Solve the initial value problem:

[tex]
x^{2}{y}'' + x{y}' + y = 0, x>0, y(1)=1, {y}'=2
[/tex]

Homework Equations

y=x^m

The Attempt at a Solution

...
[tex]
m = \pm i
[/tex]

This is the way i was doing it:
[tex]
C_1 e^{it} + C_2 e^{-it}
[/tex]

You did not specify what t is. y is function of x. You assumed the solutions in form [tex]y=x^m [/tex] and you got

[tex]
m = \pm i
[/tex]

The solutions are y₁=xⁱ and y₂=x^-i, the general solution is y=C₁xⁱ+C₂x^-i.

[tex]x=e^{\ln(x)}[/tex].

With that, you can write the solution also in the form
[tex]
y=C_1 e^{i\ln(x)}+ C_2 e^{-i\ln(x)}
[/tex]ehild

 

[LCKurtz]

Perhaps your text or teacher has talked about how the equation ##ax^2y''+bxy' + cy = 0## can be converted to a similar constant coefficent equation ##a\ddot y + b\dot y + cy = 0## by the change of variable ##t=\ln x##. Then you solve the second equation for y as a function of ##t## with your usual ##e^{rt}## method.
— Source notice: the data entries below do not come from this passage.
Context: an optimization exercise on an open-source flow, tuned for small area. The choices shown serve that exercise and are no tape-out recipe. Only simulation tests tie the RTL to the original design; equivalence was not proved. Power and IR drop assume default switching activity.

Design array_feeder, start of the top module:
module array_feeder #(
    parameter int HEIGHT = 12,
    parameter int WIDTH  = 14,
    parameter int IWIDTH = 8,
    parameter int KW     = 8
) (
    input  logic                     clk,
    input  logic                     rst,
    input  logic                     start,
    input  logic [KW-1:0]            k_len,
    output logic                     busy,
    output logic                     done,
    input  logic                     in_valid,
    output logic                     in_ready,
    input  logic [HEIGHT*IWIDTH-1:0] in_ifm,
    input  logic [WIDTH*IWIDTH-1:0]  in_wght,
    output logic [HEIGHT-1:0]        en_i,
    output logic [HEIGHT-1:0]        clr_i,
    output logic [WIDTH-1:0]         en_w,
    output logic [WIDTH-1:0]         clr_w,
    output logic [WIDTH-1:0]         en_o,
    output logic [WIDTH-1:0]         clr_o,
    output logic [HEIGHT*IWIDTH-1:0] ifm,
    output logic [WIDTH*IWIDTH-1:0]  wght
);
    localparam int FLUSH_LEN = HEIGHT + WIDTH - 2;           
  ...
Size: roughly 2000 cells after synthesis, ~0.033 sq mm of cells after synthesis.
Settings: LEC_CHECK=0, CAP_MARGIN=20, CORE_MARGIN=2, CORE_UTILIZATION=60, PLACE_DENSITY=0.6, SLEW_MARGIN=20; clock period 4.0 ns.
standard.sh (not shown) runs the stock make flow with config.mk's settings and CLKGATE_MAP_FILE= SYNTH_SCRIPT=/design/flow/synth_recipe.tcl, a recipe that flattens the netlist after the stock synthesis.
==> flow/flow/run.sh <==
#!/bin/bash
# Standard ORFS layout with two changes: ports are buffered with the smallest
# buffer, and clock-tree synthesis uses small clock buffers without dummy loads.
set -euo pipefail
export BUFFER_PORTS_ARGS="-buffer_cell sky130_fd_sc_hd__buf_1"
export CTS_ARGS="-sink_clustering_enable -repair_clock_nets -dont_use_dummy_load -buf_list {sky130_fd_sc_hd__clkbuf_8} -sink_clustering_size 20 -sink_clustering_max_diameter 50"
for step in synth floorplan place cts route finish; do
  bash standard.sh $step > log_$step.txt 2>&1
done
Edit:
==> flow/flow/run.sh (replaced) <==
#!/bin/bash
# Standard ORFS layout with two changes: ports are buffered with the smallest
# buffer, and clock-tree synthesis uses small clock buffers without dummy loads.
set -euo pipefail
export BUFFER_PORTS_ARGS="-buffer_cell sky130_fd_sc_hd__buf_1"
export CTS_ARGS="-sink_clustering_enable -repair_clock_nets -buf_list {sky130_fd_sc_hd__clkbuf_4 sky130_fd_sc_hd__clkbuf_8} -dont_use_dummy_load"
bash standard.sh synth > log_synth.txt 2>&1
bash standard.sh floorplan > log_floorplan.txt 2>&1
bash standard.sh place > log_place.txt 2>&1
bash standard.sh cts > log_cts.txt 2>&1
bash standard.sh route > log_route.txt 2>&1
bash standard.sh finish > log_finish.txt 2>&1
Settings changed: PLACE_DENSITY 0.6 to not set.
Core utilization is higher by 2.9 points.
Maximum frequency goes down by 1.2%.
Global-route usage came out higher by 0.78 points.
Edit:
==> flow/run.sh (new file) <==
#!/bin/bash
# synth_recipe.tcl (not shown) runs the flow's synth.tcl, then flattens the netlist and writes it again
# the make line also repeats each setting of config.mk as NAME=value (left out here)
make -C /OpenROAD-flow-scripts/flow DESIGN_CONFIG=/design/flow/config.mk WORK_HOME=/design/flow/orfs CLKGATE_MAP_FILE= SYNTH_SCRIPT=/design/flow/synth_recipe.tcl finish
Settings changed: CORE_UTILIZATION 60 to 40.
removed: flow/flow/run.sh
removed: flow/standard.sh
Outcome: Cell area climbs by 14%; wire length climbs by 8.3%; worst hold slack improved by 0.20 ns; sequential share of layout area drops by 9.7 points; cell count climbs by 11%; synthesized area stays the same; worst setup slack got worse by 0.10 ns; first-iteration DRC count drops by 26%; die area climbs by 49%; synthesized cell count does not change; maximum frequency drops by 2.6%.
Edit:
==> flow/flow/run.sh (new file) <==
#!/bin/bash
# Standard ORFS layout with two changes: ports are buffered with the smallest
# buffer, and clock-tree synthesis uses small clock buffers without dummy loads.
set -euo pipefail
export BUFFER_PORTS_ARGS="-buffer_cell sky130_fd_sc_hd__buf_1"
export CTS_ARGS="-sink_clustering_enable -repair_clock_nets -dont_use_dummy_load -buf_list {sky130_fd_sc_hd__clkbuf_4 sky130_fd_sc_hd__clkbuf_8} -sink_clustering_size 10 -sink_clustering_max_diameter 63"
for step in synth floorplan place cts route finish; do
  bash standard.sh $step > log_$step.txt 2>&1
done
==> flow/standard.sh (new file) <==
#!/bin/bash
# synth_recipe.tcl (not shown) runs the flow's synth.tcl, then flattens the netlist and writes it again
# the make line also repeats each setting of config.mk as NAME=value (left out here)
make -C /OpenROAD-flow-scripts/flow DESIGN_CONFIG=/design/flow/config.mk WORK_HOME=/design/flow/orfs CLKGATE_MAP_FILE= SYNTH_SCRIPT=/design/flow/synth_recipe.tcl "${@:-finish}"
Settings changed: CORE_UTILIZATION 40 to 70, PLACE_DENSITY set to 0.75.
removed: flow/run.sh
Result:
- The new run ran to the end with no violations
- global-route usage rises by 13 points
- total power falls by about a fifth
- die area shrinks by well over a third
- clock skew came out higher by 0.021 ns
- worst setup slack is better by 0.059 ns
- non-clock buffer count shrinks by 5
Once you have that solution you put ##t=\ln x## in and presto, you have the solution to the original problem. The method you describe sounds like that is what they are doing.

I noticed a typo after it was too late to edit. The equation ##a\ddot y + b\dot y + cy = 0## should have been ##A\ddot y + B\dot y + Cy = 0##. The transformed equation has different constants than the original.